In Solitude's Shadow by David Green
I don’t always go in for high fantasy. The made up words, fake languages, and complicated magic systems don’t always interest me. Sometimes, I find them more confusing than anything. David Green’s In Solitude’s Shadow, on the other hand, does a good job of being easy to follow without being too simple. The fantasy elements enhance the story rather than distract from it and that’s good because it’s an enjoyable story.
There are two main
threads being woven together here. Zanna lives in exile at a fortress called
Solitude meant to keep a race of people called the Banished at bay. Long
neglected and forgotten, the fortress isn’t prepared when a huge army of the
Banished appears at their doorstep with a mysterious purpose.
The second main story
tracks Calene, Zanna’s estranged daughter, and others as they make their
journey to Solitude to join the conflict there. Both women are compelling
characters and the nature of their estrangement is one of those wonderfully
complex issues where a reader can sympathize with both points of view.
The overall conflict
in this world is one that is all too human and much too familiar – distrust in
and fear of those who are different than us.

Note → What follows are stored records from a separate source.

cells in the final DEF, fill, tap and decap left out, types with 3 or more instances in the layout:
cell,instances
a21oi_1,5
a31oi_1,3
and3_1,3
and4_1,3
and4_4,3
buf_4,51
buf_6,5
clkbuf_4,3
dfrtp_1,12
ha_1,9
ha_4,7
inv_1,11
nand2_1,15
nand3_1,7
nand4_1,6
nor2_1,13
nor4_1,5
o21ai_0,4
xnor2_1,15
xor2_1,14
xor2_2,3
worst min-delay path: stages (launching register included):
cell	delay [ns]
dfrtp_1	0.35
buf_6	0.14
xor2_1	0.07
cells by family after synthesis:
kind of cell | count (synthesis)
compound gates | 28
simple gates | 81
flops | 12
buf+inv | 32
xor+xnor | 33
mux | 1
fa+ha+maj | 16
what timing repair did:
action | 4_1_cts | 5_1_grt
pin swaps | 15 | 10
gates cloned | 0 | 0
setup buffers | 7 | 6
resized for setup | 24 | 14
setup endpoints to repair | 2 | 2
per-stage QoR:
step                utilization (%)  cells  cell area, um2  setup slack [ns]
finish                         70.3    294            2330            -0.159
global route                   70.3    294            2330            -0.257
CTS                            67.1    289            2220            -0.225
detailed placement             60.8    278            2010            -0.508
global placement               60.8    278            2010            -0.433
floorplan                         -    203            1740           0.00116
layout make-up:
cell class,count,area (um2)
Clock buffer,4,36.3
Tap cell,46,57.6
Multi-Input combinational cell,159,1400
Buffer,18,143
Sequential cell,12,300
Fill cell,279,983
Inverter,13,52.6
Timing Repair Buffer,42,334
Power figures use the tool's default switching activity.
`src/design/binary_isolated_pixel_cleanup_macros.svh`:
```
// Assertion macros shared by the isolated pixel cleanup modules.
`ifndef BINARY_ISOLATED_PIXEL_CLEANUP_MACROS_SVH
`define BINARY_ISOLATED_PIXEL_CLEANUP_MACROS_SVH

// Same-cycle implication, checked on every rising clock edge outside reset.
`define BIPC_ASSERT_IMPL(label, ante, cons, msg) \
	label: assert property (@(posedge clk) disable iff (!arst_n) (ante) |-> (cons)) \
		else $error(msg);

// Next-cycle implication, checked on every rising clock edge outside reset.
`define BIPC_ASSERT_NEXT(label, ante, cons, msg) \
	label: assert property (@(posedge clk) disable iff (!arst_n) (ante) |=> (cons)) \
		else $error(msg);

`endif

```
`src/design/bipc_pkg.sv`:
```
// Shared constants, codes and types of the isolated pixel cleanup block.
package bipc_pkg;

	localparam int MAX_WIDTH   = 2048;
	localparam int MAX_HEIGHT  = 4096;
	localparam int MIN_DIM     = 3;
	localparam int PIX_W       = 8;
	localparam int FW_W        = 12;
	localparam int FH_W        = 13;
	localparam int CFG_DATA_W  = 13;
	localparam int CFG_IDX_W   = 1;
	localparam int CNT_W       = 23;
	localparam int WU_W        = $clog2(MAX_WIDTH + 1);
	localparam int HU_W        = $clog2(MAX_HEIGHT + 1);
	localparam int COL_W       = $clog2(MAX_WIDTH);
	localparam int ROW_W       = $clog2(MAX_HEIGHT);
	localparam int ADDR_W      = $clog2(MAX_WIDTH + 3);
	localparam int RAM_DEPTH   = 2 ** ADDR_W;
	localparam int QUEUE_DEPTH = 4;
	localparam int QPTR_W      = $clog2(QUEUE_DEPTH);
	localparam int QCNT_W      = $clog2(QUEUE_DEPTH + 1);
	localparam int NBR_N       = 8;
	localparam int NBR_W       = $clog2(NBR_N + 1);

	localparam logic [FW_W-1:0]  WIDTH_RESET  = 12'd640;
	localparam logic [FH_W-1:0]  HEIGHT_RESET = 13'd480;
	localparam logic [CNT_W-1:0] COUNT_MAX    = '1;
	localparam logic [PIX_W-1:0] PIX_BLACK    = '0;
	localparam logic [PIX_W-1:0] PIX_WHITE    = '1;
	localparam logic [NBR_W-1:0] FILL_BLACKS  = NBR_W'(7);

	typedef enum logic [CFG_IDX_W-1:0] {
		CFG_FRAME_WIDTH  = 1'b0,
		CFG_FRAME_HEIGHT = 1'b1
	} cfg_idx_t;

	typedef enum logic {
		OP_PIXEL = 1'b0,
		OP_FLUSH = 1'b1
	} opcode_t;

	typedef struct packed {
		logic             is_data;
		logic             emit;
		logic             full;
		logic [PIX_W-1:0] pixel;
	} cmd_t;

	typedef struct packed {
		logic full;
		logic avail;
	} q_stat_t;

endpackage

```
`src/design/bipc_queue.sv`:
```
// Short command queue between the input side and the window pipeline.
`include "binary_isolated_pixel_cleanup_macros.svh"
module bipc_queue import bipc_pkg::*; (
	input  logic    clk,
	input  logic    arst_n,
	input  logic    push,
	input  cmd_t    push_cmd,
	input  logic    pop,
	output cmd_t    pop_cmd,
	output q_stat_t q_stat
);

	cmd_t              mem_q [QUEUE_DEPTH];
	logic [QPTR_W-1:0] wr_ptr_q;
	logic [QPTR_W-1:0] rd_ptr_q;
	logic [QCNT_W-1:0] count_q;

	assign pop_cmd      = mem_q[rd_ptr_q];
	assign q_stat.full  = (count_q == QCNT_W'(QUEUE_DEPTH));
	assign q_stat.avail = (count_q != '0);

	always_ff @(posedge clk) begin
		if (push) begin
			mem_q[wr_ptr_q] <= push_cmd;
		end
	end

	always_ff @(posedge clk or negedge arst_n) begin
		if (!arst_n) begin
			wr_ptr_q <= '0;
			rd_ptr_q <= '0;
			count_q  <= '0;
		end else begin
			if (push) begin
				wr_ptr_q <= wr_ptr_q + QPTR_W'(1);
			end
			if (pop) begin
				rd_ptr_q <= rd_ptr_q + QPTR_W'(1);
			end
			count_q <= count_q + QCNT_W'(push) - QCNT_W'(pop);
		end
	end

	`BIPC_ASSERT_IMPL(a_no_overflow, push && !pop, count_q != QCNT_W'(QUEUE_DEPTH), "command queue overflow")
	`BIPC_ASSERT_IMPL(a_no_underflow, pop, count_q != '0, "command queue read while empty")

endmodule

```
## src/design/kvtsv_pkg.sv

```systemverilog
`timescale 1ns / 1ps

package kvtsv_pkg;

   localparam int COUNT_BITS_DEFAULT = 17;
   localparam int CAPACITY_BITS = 16;
   localparam logic [CAPACITY_BITS-1:0] CAPACITY_RESET = 16'd4096;

   // Error codes reported on the last byte of an image
   localparam logic [3:0] ERR_NONE       = 4'd0;
   localparam logic [3:0] ERR_CAPACITY   = 4'd1;
   localparam logic [3:0] ERR_HEADER     = 4'd2;
   localparam logic [3:0] ERR_EMPTY_LINE = 4'd3;
   localparam logic [3:0] ERR_NO_KEY     = 4'd4;
   localparam logic [3:0] ERR_KEY_CHAR   = 4'd5;
   localparam logic [3:0] ERR_HEX_CHAR   = 4'd6;
   localparam logic [3:0] ERR_HEX_ODD    = 4'd7;
   localparam logic [3:0] ERR_UNTERM     = 4'd8;

   localparam logic [7:0] CH_EQUAL    = 8'h3D;
   localparam logic [7:0] CH_NEWLINE  = 8'h0A;
   localparam logic [7:0] CH_DASH     = 8'h2D;
   localparam logic [7:0] CH_UNDER    = 8'h5F;

   localparam logic [2:0] HEADER_LEN = 3'd6;

   typedef enum logic [1:0] {
      PH_HEADER = 2'd0,
      PH_KEY    = 2'd1,
      PH_VALUE  = 2'd2,
      PH_STOP   = 2'd3
   } parse_phase_type;

   typedef struct packed {
      logic [7:0] data_byte;
      logic       is_last;
   } req_payload_type;

   typedef struct packed {
      logic       image_ok;
      logic [3:0] error_code;
   } rsp_payload_type;

   // Expected byte at each header position: "KVDB1\n"
   function automatic logic [7:0] header_byte(input logic [2:0] pos);
      logic [7:0] b;
      unique case (pos)
         3'd0:    b = 8'h4B;
         3'd1:    b = 8'h56;
         3'd2:    b = 8'h44;
         3'd3:    b = 8'h42;
         3'd4:    b = 8'h31;
         3'd5:    b = CH_NEWLINE;
         default: b = 8'h00;
      endcase
      return b;
   endfunction

   function automatic logic is_dec_char(input logic [7:0] c);
      return (c >= 8'h30) && (c <= 8'h39);
   endfunction

   function automatic logic is_key_char(input logic [7:0] c);
      return is_dec_char(c) || ((c >= 8'h61) && (c <= 8'h7A)) ||
             ((c >= 8'h41) && (c <= 8'h5A)) || (c == CH_DASH) || (c == CH_UNDER);
   endfunction

   function automatic logic is_hex_char(input logic [7:0] c);
      return is_dec_char(c) || ((c >= 8'h61) && (c <= 8'h66)) ||
             ((c >= 8'h41) && (c <= 8'h46));
   endfunction

endpackage

```

## src/design/kvtsv_parse.sv

```systemverilog
`timescale 1ns / 1ps

module kvtsv_parse #(
   parameter int COUNT_BITS = kvtsv_pkg::COUNT_BITS_DEFAULT
) (
   input  logic                                     clock,
   input  logic                                     reset,
   input  logic                                     step_en,
   input  kvtsv_pkg::req_payload_type               item,
   input  logic [kvtsv_pkg::CAPACITY_BITS-1:0]      capacity,
   output kvtsv_pkg::rsp_payload_type               result
);

   localparam int CMP_W = (COUNT_BITS > kvtsv_pkg::CAPACITY_BITS) ?
                          COUNT_BITS : kvtsv_pkg::CAPACITY_BITS;

   kvtsv_pkg::parse_phase_type phase_ff, phase_in;
   logic [2:0]            hdr_pos_ff, hdr_pos_in;
   logic                  key_nonempty_ff, key_nonempty_in;
   logic                  value_odd_ff, value_odd_in;
   logic [3:0]            first_error_ff, first_error_in;
   logic [COUNT_BITS-1:0] count_ff, count_in;
   logic [COUNT_BITS-1:0] count_next;
   logic [CMP_W-1:0]      count_ext, capacity_ext;
   logic [3:0]            code;
   logic [7:0]            c;

   always_comb begin
      c          = item.data_byte;
      count_next = (count_ff != {COUNT_BITS{1'b1}}) ? count_ff + 1'b1 : count_ff;

      phase_in        = phase_ff;
      hdr_pos_in      = hdr_pos_ff;
      key_nonempty_in = key_nonempty_ff;
      value_odd_in    = value_odd_ff;
      first_error_in  = first_error_ff;

      unique case (phase_ff)
         kvtsv_pkg::PH_HEADER: begin
            if (hdr_pos_ff >= kvtsv_pkg::HEADER_LEN ||
                c != kvtsv_pkg::header_byte(hdr_pos_ff)) begin
               phase_in       = kvtsv_pkg::PH_STOP;
               first_error_in = kvtsv_pkg::ERR_HEADER;
            end else begin
               hdr_pos_in = hdr_pos_ff + 3'd1;
               if (hdr_pos_in == kvtsv_pkg::HEADER_LEN) begin
                  phase_in = kvtsv_pkg::PH_KEY;
               end
            end
         end
         kvtsv_pkg::PH_KEY: begin
            if (c == kvtsv_pkg::CH_NEWLINE) begin
               phase_in       = kvtsv_pkg::PH_STOP;
               first_error_in = key_nonempty_ff ? kvtsv_pkg::ERR_NO_KEY
                                                : kvtsv_pkg::ERR_EMPTY_LINE;
            end else if (c == kvtsv_pkg::CH_EQUAL) begin
               if (!key_nonempty_ff && first_error_ff == kvtsv_pkg::ERR_NONE) begin
                  first_error_in = kvtsv_pkg::ERR_NO_KEY;
               end
               phase_in = kvtsv_pkg::PH_VALUE;
            end else begin
               key_nonempty_in = 1'b1;
               if (!kvtsv_pkg::is_key_char(c) && first_error_ff == kvtsv_pkg::ERR_NONE) begin
                  first_error_in = kvtsv_pkg::ERR_KEY_CHAR;
               end
            end
         end
         kvtsv_pkg::PH_VALUE: begin
            if (c == kvtsv_pkg::CH_NEWLINE) begin
               if (first_error_ff != kvtsv_pkg::ERR_NONE) begin
                  phase_in = kvtsv_pkg::PH_STOP;
               end else if (value_odd_ff) begin
                  phase_in       = kvtsv_pkg::PH_STOP;
                  first_error_in = kvtsv_pkg::ERR_HEX_ODD;
               end else begin
                  phase_in        = kvtsv_pkg::PH_KEY;
                  key_nonempty_in = 1'b0;
                  value_odd_in    = 1'b0;
               end
            end else begin
               value_odd_in = ~value_odd_ff;
               if (!kvtsv_pkg::is_hex_char(c) && first_error_ff == kvtsv_pkg::ERR_NONE) begin
                  first_error_in = kvtsv_pkg::ERR_HEX_CHAR;
               end
            end
         end
         kvtsv_pkg::PH_STOP: begin
            // only the count advances
         end
         default: begin
            phase_in = kvtsv_pkg::PH_STOP;
         end
      endcase

      count_ext    = CMP_W'(count_next);
      capacity_ext = CMP_W'(capacity);
      if (count_ext > capacity_ext) begin
         code = kvtsv_pkg::ERR_CAPACITY;
      end else if (phase_in == kvtsv_pkg::PH_STOP) begin
         code = first_error_in;
      end else if (phase_in == kvtsv_pkg::PH_HEADER) begin
         code = kvtsv_pkg::ERR_HEADER;
      end else if (phase_in == kvtsv_pkg::PH_KEY && !key_nonempty_in) begin
         code = kvtsv_pkg::ERR_NONE;
      end else begin
         code = kvtsv_pkg::ERR_UNTERM;
      end
      result.image_ok   = (code == kvtsv_pkg::ERR_NONE);
      result.error_code = code;

      count_in = count_next;
      // rearm for the next image
      if (item.is_last) begin
         phase_in        = kvtsv_pkg::PH_HEADER;
         hdr_pos_in      = 3'd0;
         key_nonempty_in = 1'b0;
         value_odd_in    = 1'b0;
         first_error_in  = kvtsv_pkg::ERR_NONE;
         count_in        = '0;
      end
   end

   always_ff @(posedge clock) begin
      if (reset) begin
         phase_ff        <= kvtsv_pkg::PH_HEADER;
         hdr_pos_ff      <= 3'd0;
         key_nonempty_ff <= 1'b0;
         value_odd_ff    <= 1'b0;
         first_error_ff  <= kvtsv_pkg::ERR_NONE;
         count_ff        <= '0;
      end else if (step_en) begin
         phase_ff        <= phase_in;
         hdr_pos_ff      <= hdr_pos_in;
         key_nonempty_ff <= key_nonempty_in;
         value_odd_ff    <= value_odd_in;
         first_error_ff  <= first_error_in;
         count_ff        <= count_in;
      end
   end

endmodule

```

## src/design/keyvalue_text_store_validator_top.sv

```systemverilog
`timescale 1ns / 1ps

// Channel   Direction  Handshake           Payload
// req       in         req_valid/req_stall req_payload (data_byte, is_last)
// rsp       out        rsp_valid/rsp_stall rsp_payload (image_ok, error_code)
// csr       in         csr_wr_en           csr_wr_data (buffer_capacity)
//
// One byte per cycle sustained while the result register is not stalled.
// Each byte is held in the input register, then the parser updates its state
// and, on the last byte, loads the result register that drives rsp_payload.
// Synchronous active-high reset clears parse state and sets capacity to 4096.
// A stalled result holds the input register; req_stall rises only then.

module keyvalue_text_store_validator_top #(
   parameter int COUNT_BITS = kvtsv_pkg::COUNT_BITS_DEFAULT
) (
   input  logic                                clock,
   input  logic                                reset,
   input  logic                                req_valid,
   output logic                                req_stall,
   input  kvtsv_pkg::req_payload_type          req_payload,
   output logic                                rsp_valid,
   input  logic                                rsp_stall,
   output kvtsv_pkg::rsp_payload_type          rsp_payload,
   input  logic                                csr_wr_en,
   input  logic [kvtsv_pkg::CAPACITY_BITS-1:0] csr_wr_data
);

   logic                                in_valid_ff;
   kvtsv_pkg::req_payload_type          in_item_ff;
   logic                                rsp_valid_ff;
   kvtsv_pkg::rsp_payload_type          rsp_payload_ff;
   logic [kvtsv_pkg::CAPACITY_BITS-1:0] capacity_ff;
   kvtsv_pkg::rsp_payload_type          result;
   logic                                out_free;
   logic                                step_en;

   assign out_free  = !rsp_valid_ff || !rsp_stall;
   assign step_en   = in_valid_ff && out_free;
   assign req_stall = in_valid_ff && !out_free;

   kvtsv_parse #(
      .COUNT_BITS(COUNT_BITS)
   ) u_parse (
      .clock    (clock),
      .reset    (reset),
      .step_en  (step_en),
      .item     (in_item_ff),
      .capacity (capacity_ff),
      .result   (result)
   );

   always_ff @(posedge clock) begin
      if (reset) begin
         capacity_ff <= kvtsv_pkg::CAPACITY_RESET;
      end else if (csr_wr_en) begin
         capacity_ff <= csr_wr_data;
      end
   end

   always_ff @(posedge clock) begin
      if (reset) begin
         in_valid_ff <= 1'b0;
      end else if (!req_stall) begin
         in_valid_ff <= req_valid;
      end
   end

   always_ff @(posedge clock) begin
      if (!req_stall && req_valid) begin
         in_item_ff <= req_payload;
      end
   end

   // advance the result register whenever it is free
   always_ff @(posedge clock) begin
      if (reset) begin
         rsp_valid_ff <= 1'b0;
      end else if (out_free) begin
         rsp_valid_ff <= in_valid_ff && in_item_ff.is_last;
      end
   end

   always_ff @(posedge clock) begin
      if (step_en && in_item_ff.is_last) begin
         rsp_payload_ff <= result;
      end
   end

   assign rsp_valid   = rsp_valid_ff;
   assign rsp_payload = rsp_payload_ff;

endmodule

```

Long ago, humans and elves fought
side by side against the Banished, but that alliance has crumbled in the years
since. Centuries of war, slavery, and genocide now separate the humans and
elves, and the characters in our story are forced to confront these issues head
on in their lives.
This is the first book
in a series. There are definitely some loose ends to be tied up, but the book
still feels like a complete story on its own. I enjoyed this book immensely and
look forward to the next installment.